Entries taken from a collection:
--- config.mk ---
export PLATFORM = sky130hd
export DESIGN_NAME = mprb_seq
export DESIGN_NICKNAME = d
export VERILOG_FILES = /design/src/common/mprb_pkg.sv /design/src/rtl/mprb_sync.sv /design/src/rtl/mprb_timer.sv /design/src/rtl/mprb_seq.sv
export SDC_FILE = /design/constraint.sdc
export NUM_CORES = 1
export LEC_CHECK = 0
export BUFFER_PORTS_ARGS = -buffer_cell sky130_fd_sc_hd__buf_2
export CAP_MARGIN = 20
export CORE_MARGIN = 3
export CORE_UTILIZATION = 61
export CTS_CLUSTER_SIZE = 12
export DETAILED_ROUTE_END_ITERATION = 10
export GPL_TIMING_DRIVEN = 0
export PLACE_DENSITY = 0.8
export REMOVE_ABC_BUFFERS = 1
export SLEW_MARGIN = 10
export SYNTH_ARGS = -nofsm -noshare
export SYNTH_HDL_FRONTEND = slang
export SYNTH_SLANG_ARGS = --single-unit
--- constraint.sdc ---
create_clock -name i_clk -period 3.2 [get_ports i_clk]
set_input_delay 0.16 -clock i_clk [delete_from_list [all_inputs] [get_ports i_clk]]
set_output_delay 0.16 -clock i_clk [all_outputs]
set_load 0.05 [all_outputs]
--- src/common/mprb_pkg.sv ---
// Package with timing, boot-code and carrier types for the power/reset sequencer
package mprb_pkg;

	// ************************************************************
	// Clock and timing
	// ************************************************************
	localparam int unsigned CLK_HZ = 250000000;
	localparam int unsigned CARRIER_RAMP_MS = 100;
	localparam int unsigned CARRIER_RAMP_FLOOR_MS = 10;
	localparam int unsigned RESET_STRETCH_MS = 1;
	localparam int unsigned TIMER_W = 25;
	// Least times convert to whole cycles with no rounding up
	localparam int unsigned CARRIER_RAMP_CYC =
		(CARRIER_RAMP_MS * (CLK_HZ / 1000) + 0) ;
	localparam int unsigned CARRIER_RAMP_FLOOR_CYC =
		CARRIER_RAMP_FLOOR_MS * (CLK_HZ / 1000);
	localparam int unsigned RESET_STRETCH_CYC =
		RESET_STRETCH_MS * (CLK_HZ / 1000);

	// ************************************************************
	// Pin synchroniser depth and reset values
	// ************************************************************
	localparam int unsigned SYNC_STAGES = 3;
	localparam logic [2:0] STRAP_RESET = 3'h7;
	localparam logic [2:0] BOOT_CODE_RESET = 3'h6;

	// ************************************************************
	// Boot source codes, strap 2 is the most significant bit
	// ************************************************************
	typedef enum logic [2:0] {
		BOOT_HOST_SATA = 3'h0,
		BOOT_HOST_SD = 3'h1,
		BOOT_HOST_ESPI = 3'h2,
		BOOT_HOST_SPI = 3'h3,
		BOOT_MOD_USB = 3'h4,
		BOOT_NETWORK = 3'h5,
		BOOT_MOD_EMMC = 3'h6,
		BOOT_MOD_SPI = 3'h7
	} mprb_boot_src_t;

	// Decoded boot selection handed to the first-stage loader
	typedef struct packed {
		mprb_boot_src_t source;
		logic first_stage_sd;
		logic spi_requested;
		logic valid;
	} mprb_boot_info_t;

	// Power and reset outputs that face the carrier and the module
	typedef struct packed {
		logic power_management_chip_en;
		logic host_board_power_enable;
		logic reset_out_n;
		logic internal_reset;
	} mprb_power_ctl_t;

endpackage

--- src/rtl/mprb_sync.sv ---
// Three-stage pin synchroniser that accepts a change once stages two and three agree
module mprb_sync
#(
	parameter int unsigned WIDTH = 1,
	parameter logic [WIDTH-1:0] RESET_VAL = '0
)
(
	input wire logic i_clk,
	input wire logic i_srst,
	input wire logic [WIDTH-1:0] i_async,
	output logic [WIDTH-1:0] o_sync
);

	genvar g;
	generate
		for (g = 0; g < WIDTH; g++)
		begin : bit_sync
			logic ff1;
			logic ff2;
			logic ff3;

			// The first stage feeds only the second stage
			always_ff @(posedge i_clk)
			begin
				if (i_srst)
				begin
					ff1 <= RESET_VAL[g];
					ff2 <= RESET_VAL[g];
					ff3 <= RESET_VAL[g];
				end
				else
				begin
					ff1 <= i_async[g];
					ff2 <= ff1;
					ff3 <= ff2;
				end
			end

			always_ff @(posedge i_clk)
			begin
				if (i_srst)
					o_sync[g] <= RESET_VAL[g];
				else if (ff2 == ff3)
					o_sync[g] <= ff3;
			end
		end
	endgenerate

endmodule

--- src/rtl/mprb_timer.sv ---
// Saturating interval counter on the free-running module clock
module mprb_timer
(
	input wire logic i_clk,
	input wire logic i_srst,
	input wire logic i_clear,
	input wire logic [mprb_pkg::TIMER_W-1:0] i_limit,
	output logic o_expired
);

	logic [mprb_pkg::TIMER_W-1:0] count;

	// Saturates at the limit so a long stay never wraps to a false short count
	always_ff @(posedge i_clk)
	begin
		if (i_srst || i_clear)
			count <= '0;
		else if (count < i_limit)
			count <= count + 1'b1;
	end

	// Expiry reads the count only; the clear depends on the next state,
	// which depends on expiry, so gating it here would close a comb loop
	assign o_expired = (count >= i_limit);

endmodule

--- src/rtl/mprb_seq.sv ---
// Power-up, reset-stretch and boot-strap sequencer of the computing module
//
// Operation
// - Power chip enabled only while supply good
// - Carrier power enable after module supplies up
// - Reset output held 100ms after carrier enable
// - Reset request holds both resets asserted
// - Resets stay 1ms after request released
// - Straps weakly pulled up, decoded in logic
// - Strap code maps to eight boot sources
// - SPI boot sources are decoded and flagged on o_spi_requested
// - Alternate strap open boots eMMC first
// - Alternate strap grounded boots SD first
module mprb_seq
#(
	parameter int unsigned CARRIER_RAMP_CYC = mprb_pkg::CARRIER_RAMP_CYC,
	parameter int unsigned RESET_STRETCH_CYC = mprb_pkg::RESET_STRETCH_CYC
)
(
	input wire logic i_clk,
	input wire logic i_srst,
	input wire logic i_input_supply_ok_n,
	input wire logic i_module_supplies_up,
	input wire logic i_reset_req_n,
	input wire logic [2:0] i_boot_strap_n,
	input wire logic i_alt_boot_n,
	output logic o_pin_pullup_en,
	output logic o_power_management_chip_en,
	output logic o_host_board_power_enable,
	output logic o_reset_out_n,
	output logic o_internal_reset,
	output logic [2:0] o_boot_code,
	output mprb_pkg::mprb_boot_src_t o_boot_source,
	output logic o_first_stage_sd,
	output logic o_spi_requested,
	output logic o_boot_valid
);

	// ************************************************************
	// State encoding
	// ************************************************************
	typedef enum logic [5:0] {
		ST_OFF = 6'h01,
		ST_CHIP_RAMP = 6'h02,
		ST_CARRIER_RAMP = 6'h04,
		ST_RUN = 6'h08,
		ST_RESET_HOLD = 6'h10,
		ST_RESET_STRETCH = 6'h20
	} mprb_state_t;

	// ************************************************************
	// Decoding helpers
	// ************************************************************
	function automatic mprb_pkg::mprb_boot_src_t decode_src(
		input logic [2:0] code
	);
		decode_src = mprb_pkg::mprb_boot_src_t'(code);
	endfunction

	function automatic logic is_spi(input mprb_pkg::mprb_boot_src_t src);
		is_spi = (src == mprb_pkg::BOOT_HOST_SPI) ||
			(src == mprb_pkg::BOOT_HOST_ESPI) ||
			(src == mprb_pkg::BOOT_MOD_SPI);
	endfunction

	// ************************************************************
	// Pin synchronisers
	// ************************************************************
	logic supply_ok_n_s;
	logic supplies_up_s;
	logic reset_req_n_s;
	logic [2:0] strap_n_s;
	logic alt_boot_n_s;

	// All carrier pins arrive asynchronously
	mprb_sync #(
		.WIDTH(7),
		.RESET_VAL(7'h7f)
	) u_pin_sync (
		.i_clk(i_clk),
		.i_srst(i_srst),
		.i_async({i_input_supply_ok_n, i_reset_req_n, i_boot_strap_n,
			i_alt_boot_n, i_module_supplies_up}),
		.o_sync({supply_ok_n_s, reset_req_n_s, strap_n_s, alt_boot_n_s,
			supplies_up_s})
	);

	// Held up-pulled supply input reads as good; low means power bad
	logic supply_good;
	assign supply_good = supply_ok_n_s;

	// ************************************************************
	// Interval timer
	// ************************************************************
	mprb_state_t state;
	mprb_state_t next_state;
	logic timer_clear;
	logic timer_expired;
	logic [mprb_pkg::TIMER_W-1:0] timer_limit;

	// Timer restarts on every state change, so each wait is measured alone
	assign timer_clear = (next_state != state);
	assign timer_limit = (state == ST_RESET_STRETCH) ?
		mprb_pkg::TIMER_W'(RESET_STRETCH_CYC) :
		mprb_pkg::TIMER_W'(CARRIER_RAMP_CYC);

	mprb_timer u_timer (
		.i_clk(i_clk),
		.i_srst(i_srst),
		.i_clear(timer_clear),
		.i_limit(timer_limit),
		.o_expired(timer_expired)
	);

	// ************************************************************
	// Sequencing
	// ************************************************************
	always_comb
	begin
		next_state = state;
		case (state)
			ST_OFF:
				if (supply_good)
					next_state = ST_CHIP_RAMP;
			ST_CHIP_RAMP:
				if (supplies_up_s)
					next_state = ST_CARRIER_RAMP;
			ST_CARRIER_RAMP:
				if (timer_expired)
					next_state = ST_RUN;
			ST_RUN:
				if (!reset_req_n_s)
					next_state = ST_RESET_HOLD;
			ST_RESET_HOLD:
				if (reset_req_n_s)
					next_state = ST_RESET_STRETCH;
			ST_RESET_STRETCH:
				if (!reset_req_n_s)
					next_state = ST_RESET_HOLD;
				else if (timer_expired)
					next_state = ST_RUN;
			default:
				next_state = ST_OFF;
		endcase
		// Power bad drops everything at once; a lost module rail falls back to ST_CHIP_RAMP
		if (!supply_good)
			next_state = ST_OFF;
		else if (!supplies_up_s && (state != ST_OFF) &&
			(state != ST_CHIP_RAMP))
			next_state = ST_CHIP_RAMP;
	end

	always_ff @(posedge i_clk)
	begin
		if (i_srst)
			state <= ST_OFF;
		else
			state <= next_state;
	end

	// ************************************************************
	// Power and reset outputs
	// ************************************************************
	mprb_pkg::mprb_power_ctl_t next_ctl;
	mprb_pkg::mprb_power_ctl_t ctl;

	always_comb
	begin
		next_ctl.power_management_chip_en = (next_state != ST_OFF);
		next_ctl.host_board_power_enable = (next_state == ST_CARRIER_RAMP) ||
			(next_state == ST_RUN) || (next_state == ST_RESET_HOLD) ||
			(next_state == ST_RESET_STRETCH);
		next_ctl.reset_out_n = (next_state == ST_RUN);
		next_ctl.internal_reset = (next_state != ST_RUN);
	end

	always_ff @(posedge i_clk)
	begin
		if (i_srst)
		begin
			ctl.power_management_chip_en <= 1'b0;
			ctl.host_board_power_enable <= 1'b0;
			ctl.reset_out_n <= 1'b0;
			ctl.internal_reset <= 1'b1;
		end
		else
			ctl <= next_ctl;
	end

	assign o_power_management_chip_en = ctl.power_management_chip_en;
	assign o_host_board_power_enable = ctl.host_board_power_enable;
	assign o_reset_out_n = ctl.reset_out_n;
	assign o_internal_reset = ctl.internal_reset;

	// Weak pull-ups on straps and reset request are always on
	assign o_pin_pullup_en = 1'b1;

	// ************************************************************
	// Boot strap capture
	// ************************************************************
	logic release_now;
	mprb_pkg::mprb_boot_info_t boot;
	logic [2:0] boot_code;

	// Latch only at the edge where the resets let go, so a strap moved
	// while running cannot change the boot source mid-boot
	assign release_now = (next_state == ST_RUN) && (state != ST_RUN);

	always_ff @(posedge i_clk)
	begin
		if (i_srst)
		begin
			boot_code <= mprb_pkg::BOOT_CODE_RESET;
			boot.source <= decode_src(mprb_pkg::BOOT_CODE_RESET);
			boot.first_stage_sd <= 1'b0;
			boot.spi_requested <= 1'b0;
			boot.valid <= 1'b0;
		end
		else if (release_now)
		begin
			// Grounded reads as 0, floating as 1
			boot_code <= strap_n_s;
			boot.source <= decode_src(strap_n_s);
			boot.first_stage_sd <= !alt_boot_n_s;
			boot.spi_requested <= is_spi(decode_src(strap_n_s));
			boot.valid <= 1'b1;
		end
		else if (next_state != ST_RUN)
			boot.valid <= 1'b0;
	end

	assign o_boot_code = boot_code;
	assign o_boot_source = boot.source;
	assign o_first_stage_sd = boot.first_stage_sd;
	assign o_spi_requested = boot.spi_requested;
	assign o_boot_valid = boot.valid;

endmodule

== Word-level counts from Yosys, hierarchy flattened ==
Cells that the tools add are included.

* $add $sub $neg: 1
* Magnitude comparators: 2
* Eq/ne operators: 26
* Multiplexer cells: 11
* Reductions and logical operators: 12

{| class="wikitable"
|+ Operators with widths
! operator !! number
|-
| $mux W6 || 7
|-
| $pmux W6 S6 || 1
|-
| $add A25 B1 Y25 const B || 1
|-
| $ge A25 B25 Y1 || 1
|-
| $lt A25 B25 Y1 || 1
|-
| $mux W25 || 1
|-
| $eq A6 B3 Y1 const B || 2
|-
| $eq A6 B4 Y1 const B || 2
|-
| $eq A6 B5 Y1 const B || 2
|-
| $eq A6 B6 Y1 const B || 2
|-
| $ne A6 B1 Y1 const B || 2
|-
| $ne A6 B4 Y1 const B || 2
|-
| $eq A1 B1 Y1 || 7
|-
| $eq A3 B2 Y1 const B || 2
|-
| $eq A6 B1 Y1 const B || 1
|-
| $eq A6 B2 Y1 const B || 1
|-
| $logic_or A1 B1 Y1 || 6
|-
| $ne A6 B2 Y1 const B || 1
|-
| $ne A6 B6 Y1 || 1
|-
| $eq A3 B3 Y1 const B || 1
|-
| $logic_and A1 B1 Y1 || 3
|-
| $logic_not A1 Y1 || 2
|-
| $mux W1 || 2
|-
| $reduce_bool A2 Y1 || 1
|}

* Register bits after elaboration: 69
* Input bits: 9
* Output and inout bits: 14
* Word-level logic and storage cells: 90

== Logic depth before layout (Yosys ltp) ==
* Word-level depth: 12
* Mapped depth: 14

== Hierarchy ==
A second synthesis with hierarchy kept.

* Cells, all modules: 419
* Area total of the unflattened synthesis: 3607.2 sq um

{| class="wikitable"
|+ Modules (own cells, without submodules)
! module !! times used !! cells each !! area each (sq um) !! sequential area each (sq um)
|-
| mprb_timer || 1 || 234 || 1853.0 || 500.5
|-
| mprb_seq || 1 || 113 || 925.9 || 320.3
|-
| mprb_sync || 1 || 72 || 828.3 || 560.5
|}

== Least setup slack after synthesis ==
OpenSTA, ideal clock, no wires.

* Kind: flip-flop to flip-flop
* Start point: reg state[0]
* End point: reg u_timer.count[8] (netlist bit)
* Library setup time: 0.081 ns
* Arrival time: 2.714 ns
* Required time: 3.119 ns
* Setup slack: 0.405 ns
* Stages on the path, launching flop included: 14
* Path buffers: 2
* Clock period less this slack: 2.795 ns
* Cell sequence: dfxtp_1 buf_6 nor3_4 nand2_2 inv_1 ha_1 nand3b_1 or4_4 nand2_1 a221oi_4 o21ai_2 buf_6 or4_1 a211oi_2

* Word-level cells in the longest chain between the ends: 10
* Elaborated cells between the ends (all ways): 23

{| class="wikitable"
|+ RTL lines
! element !! line !! text
|-
| start, declared || mprb_seq.sv:95 || <nowiki>mprb_state_t state;</nowiki>
|-
| start signal, assigned || mprb_seq.sv:158 || <nowiki>state <= next_state;</nowiki>
|-
| $eq A6 B6 Y1 || mprb_seq.sv:103, mprb_seq.sv:121 ||
|-
| $mux W25 || mprb_seq.sv:103 || <nowiki>assign timer_limit = (state == ST_RESET_STRETCH) ?</nowiki>
|-
| $ge A25 B25 Y1 || mprb_timer.sv:24 || <nowiki>assign o_expired = (count >= i_limit);</nowiki>
|-
| $mux W6 || mprb_seq.sv:129, mprb_seq.sv:140 ||
|-
| $mux W6 || mprb_seq.sv:138 || <nowiki>if (!reset_req_n_s)</nowiki>
|-
| $pmux W6 S6 || mprb_seq.sv:121 || <nowiki>case (state)</nowiki>
|-
| $mux W6 || mprb_seq.sv:148 || <nowiki>else if (!supplies_up_s && (state != ST_OFF) &&</nowiki>
|-
| $mux W6 || mprb_seq.sv:146 || <nowiki>if (!supply_good)</nowiki>
|-
| $ne A6 B6 Y1 || mprb_seq.sv:102 || <nowiki>assign timer_clear = (next_state != state);</nowiki>
|-
| $logic_or A1 B1 Y1 || mprb_timer.sv:16 || <nowiki>if (i_srst || i_clear)</nowiki>
|-
| end signal, assigned || mprb_timer.sv:19 || <nowiki>count <= count + 1'b1;</nowiki>
|-
| end, declared || mprb_timer.sv:11 || <nowiki>logic [mprb_pkg::TIMER_W-1:0] count;</nowiki>
|}

Parallel ways exist; a longest one is shown, timed or not.
A chain may end at the register's enable or synchronous reset.

== Worst setup path after layout ==
* Start point: reg state[5]
* End point: reg boot (netlist bit o_first_stage_sd)

* Word-level cells in the longest chain between the ends: 10
* Elaborated cells between the ends (all ways): 23

{| class="wikitable"
|+ RTL lines
! element !! line !! text
|-
| $eq A6 B6 Y1 || mprb_seq.sv:103, mprb_seq.sv:121 ||
|-
| $mux W25 || mprb_seq.sv:103 ||
|-
| $ge A25 B25 Y1 || mprb_timer.sv:24 ||
|-
| $mux W6 || mprb_seq.sv:129, mprb_seq.sv:140 ||
|-
| $mux W6 || mprb_seq.sv:138 ||
|-
| $pmux W6 S6 || mprb_seq.sv:121 ||
|-
| $mux W6 || mprb_seq.sv:148 ||
|-
| $mux W6 || mprb_seq.sv:146 ||
|-
| $eq A6 B4 Y1 || mprb_seq.sv:207 || <nowiki>assign release_now = (next_state == ST_RUN) && (state != ST_RUN);</nowiki>
|-
| $logic_and A1 B1 Y1 * || mprb_seq.sv:207 ||
|-
| end, declared || mprb_seq.sv:202 || <nowiki>mprb_pkg::mprb_boot_info_t boot;</nowiki>
|}

Every way passes the cells marked *; elsewhere a longest branch is shown, timed or not.

==> impl_metrics.ini <==
[power_and_ir_drop]
peakVddDrop_v = 0.000317
powerDensity_nw_per_um2 = 396
clkPwrFrac_pct = 38.7
power.total_uw = 1660
pwr-share-comb_pct = 7.3
p_switching_uw = 448
p_leak_uw = 0.00142
seq_power_share_pct = 54.0
p_int_uw = 1210
netSwitchingFraction_pct = 27.0

[die]
die-area_um2 = 7020
ioPinCount = 23
die_h_um = 83.8
dieWidth_um = 83.8
initial_core_util_pct = 65.1
fp-row-count = 27
coreArea_um2 = 5680

[placed_design]
dpl.hpwl_um = 5080
io_buffers = 21
place.gp.congestion = 0.838
placed_cell_area_um2 = 3720

[critical_path]
critPathMaxStageDelay_ps = 510
arrival_ps = 3300
cp_slowest_cell = o32a_2
critPathTopFamily = compound AO/OA/AOI/OAI gates
crit_required_ps = 3430
crit_start = state[5]$_SDFF_PP0_
criticalPathCategory = reg2reg
timing.rr.end = o_first_stage_sd$_SDFFE_PP0P_
end_kind = flip-flop
rrSetupSlack_ps = 130
crit_path_start_kind = flip-flop
crit_chain = nor3b_4 -> nand2_2 -> ha_1 -> o21ai_0 -> o211a_1 -> o32a_2 -> o21ai_4 -> o21a_2 -> mux2_1
reg2reg_depth = 9
crit_fanout = 11
crit_buf_inv = 0
regToRegStartpoint = state[5]$_SDFF_PP0_

[routing]
ant_nets = 0
num_vias = 3156
drtIter0Drc = 202
drc = 0
routed_wl_um = 8220
dr.pass1.iters = 5
drt-wirelength-per-cell_um = 16.2
avgViaCountPerCell = 6.21

[grt]
grt_pass1_wl_um = 13800
grt_use_total_pct = 24.0
antenna_found_initial = 0
grt_pass1_vias = 2926
grt_remaining_overflow = 0
grt_max_degree = 45

[timing]
slew_headroom_pct = 59.0
rsz0062_at_grt = no
slew_viol_final = 0
fmax_mhz = 326
fin_crit_ps = 3070
fin_crit_sh_pct = 96.0
worstMarginPinSlew_ps = 616
fin_skew_ps = 8.90
setup_viol = 0
tns_ps = 0
hold_viol = 0

[cts]
clk_pin_slew_ps = 80
clk-insertion-delay-late_ps = 350
cts_buffers = 9
cts-htree-levels = 3
cts_tree = yes
cts_buffer_depth = 2
cts_sinks = 69
cts-root-buf = clkbuf_8

[min_path]
hold-path-cell-count = 2
worstHoldStart = i_reset_req_n
min_to = u_pin_sync.bit_sync[5].ff1$_SDFF_PP1_
hold_path.class = in2reg

[synth]
yosysSeqAreaShare_pct = 37.4
synth_edf_count = 0
synth_ff_type = dfxtp_1
yosysTopAreaCell = dfxtp_1
synth_most_common_cell = dfxtp_1
yosysTopAreaCellShare_pct = 37.4
synth_async_sr_flop_share_pct = 0
synth_seq_cells = 69
syn-cell-area_um2 = 3690
yosys_warnings = 0
ys_top_cells_by_count = dfxtp_1 (69), nor2_1 (30), or2_2 (24), a211oi_2 (17), nand2_1 (17)
syn_inst = 407
synth.distinct_cells = 65
yosys-top-cells-area = dfxtp_1 (37%), a211oi_2 (5.8%), or2_2 (4.1%)
syn_avg_cell_area_um2 = 9.07

[finish]
final_nets = 448
fillers = 414
drive_above_1_share_pct = 29.4
design_area_um2 = 4190
area_growth_pct = 13.4
diodes = 0

[status]
outcome = finished, final reports clean

[flow_run]
cap_violations = 0
-- repair_timing --
item / CTS / global route
pin swaps: 4 / 4
endpoints found under the hold margin: 6 / 0
resized for setup: 9 / 16
gates cloned: 2 / 1
hold buffers: 6 / 0
buffers inserted: 5 / 8
setup endpoints to repair: 37 / 31
-- power by group through the flow --
| stage | Clock [uW] | Sequential (uW) | Combinational, uW |
|---|---|---|---|
| after floorplan | 0 | 921 | 69.8 |
| after global placement | 0 | 915 | 102 |
| after detailed placement | 0 | 916 | 109 |
| after CTS | 657 | 895 | 119 |
| after global routing | 694 | 898 | 134 |
| final | 642 | 895 | 122 |
-- cell type report --
| cell class | instances | area [um^2] | area share, % |
|---|---|---|---|
| Inverter | 16 | 60.1 | 1.43 |
| Tap cell | 72 | 90.1 | 2.15 |
| Clock inverter | 7 | 51.3 | 1.22 |
| Sequential cell | 69 | 1400 | 33.3 |
| Multi-Input combinational cell | 294 | 2170 | 51.9 |
| Clock buffer | 9 | 124 | 2.96 |
| Timing Repair Buffer | 41 | 294 | 7.02 |
-- registers in the layout, summed over array words and instances, names as in the netlist --
| name | count |
|---|---|
| o_first_stage_sd | 1 |
| u_timer.count | 25 |
| u_pin_sync.bit_sync.ff1 | 7 |
| u_pin_sync.bit_sync.ff2 | 7 |
| state | 6 |
| u_pin_sync.o_sync | 7 |
| o_host_board_power_enable | 1 |
| o_power_management_chip_en | 1 |
| u_pin_sync.bit_sync.ff3 | 7 |
| o_spi_requested | 1 |
| o_internal_reset | 1 |
| o_boot_code | 3 |
| o_boot_valid | 1 |
| o_reset_out_n | 1 |
-- worst max path at each step --
stage	endpoint	slack [ps]	cells after the start
3_5_place_dp	o_host_board_power_enable$_SDFF_PP0_	-940	11
5_1_grt	o_spi_requested$_SDFFE_PP0P_	10	9
3_3_place_gp	u_timer.count[3]$_SDFFE_PP0N_	-970	9
4_1_cts	u_timer.count[20]$_SDFFE_PP0N_	20	12
2_1_floorplan	u_timer.count[1]$_SDFFE_PP0N_	-280	9
6_report	o_first_stage_sd$_SDFFE_PP0P_	130	9
-- metrics by stage --
stage / hold slack (ps) / utilization [%] / std cells / setup WS (ps)
finish: 15.0 / 73.8 / 508 / 129
global route: 13.4 / 73.8 / 508 / 13.2
CTS: 11.1 / 71.5 / 499 / 24.7
detailed placement: 344 / 65.6 / 470 / -936
global placement: 344 / 64.8 / 469 / -970
floorplan: 232 / - / 376 / -281
-- per-layer routing --
layer	part of all wire, %	track usage (%)	wire [um]
met5	0	0	0
met4	1.7	8.77	143
met3	5.0	4.94	415
met2	49	39.1	4060
met1	44	31.2	3600
-- cells in the final DEF (no fill, tap or decap), types with 9 or more instances in the layout --
cell / n
a211oi_2: 18
or3_1: 13
nor2_1: 30
nand2_1: 17
or2_2: 24
nand3_1: 13
o21ai_0: 13
buf_2: 21
nor2b_1: 9
buf_4: 12
clkbuf_8: 9
dfxtp_1: 63
a21oi_1: 15
o31ai_1: 9
inv_1: 14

## Problem to solve
Begin at the line that has "peakVddDrop_v = 0.000317" in the entries above; stop after the line that has "setup_viol = 0". Transcribe exactly those lines and no others.

## Solution to the exercise
peakVddDrop_v = 0.000317
powerDensity_nw_per_um2 = 396
clkPwrFrac_pct = 38.7
power.total_uw = 1660
pwr-share-comb_pct = 7.3
p_switching_uw = 448
p_leak_uw = 0.00142
seq_power_share_pct = 54.0
p_int_uw = 1210
netSwitchingFraction_pct = 27.0

[die]
die-area_um2 = 7020
ioPinCount = 23
die_h_um = 83.8
dieWidth_um = 83.8
initial_core_util_pct = 65.1
fp-row-count = 27
coreArea_um2 = 5680

[placed_design]
dpl.hpwl_um = 5080
io_buffers = 21
place.gp.congestion = 0.838
placed_cell_area_um2 = 3720

[critical_path]
critPathMaxStageDelay_ps = 510
arrival_ps = 3300
cp_slowest_cell = o32a_2
critPathTopFamily = compound AO/OA/AOI/OAI gates
crit_required_ps = 3430
crit_start = state[5]$_SDFF_PP0_
criticalPathCategory = reg2reg
timing.rr.end = o_first_stage_sd$_SDFFE_PP0P_
end_kind = flip-flop
rrSetupSlack_ps = 130
crit_path_start_kind = flip-flop
crit_chain = nor3b_4 -> nand2_2 -> ha_1 -> o21ai_0 -> o211a_1 -> o32a_2 -> o21ai_4 -> o21a_2 -> mux2_1
reg2reg_depth = 9
crit_fanout = 11
crit_buf_inv = 0
regToRegStartpoint = state[5]$_SDFF_PP0_

[routing]
ant_nets = 0
num_vias = 3156
drtIter0Drc = 202
drc = 0
routed_wl_um = 8220
dr.pass1.iters = 5
drt-wirelength-per-cell_um = 16.2
avgViaCountPerCell = 6.21

[grt]
grt_pass1_wl_um = 13800
grt_use_total_pct = 24.0
antenna_found_initial = 0
grt_pass1_vias = 2926
grt_remaining_overflow = 0
grt_max_degree = 45

[timing]
slew_headroom_pct = 59.0
rsz0062_at_grt = no
slew_viol_final = 0
fmax_mhz = 326
fin_crit_ps = 3070
fin_crit_sh_pct = 96.0
worstMarginPinSlew_ps = 616
fin_skew_ps = 8.90
setup_viol = 0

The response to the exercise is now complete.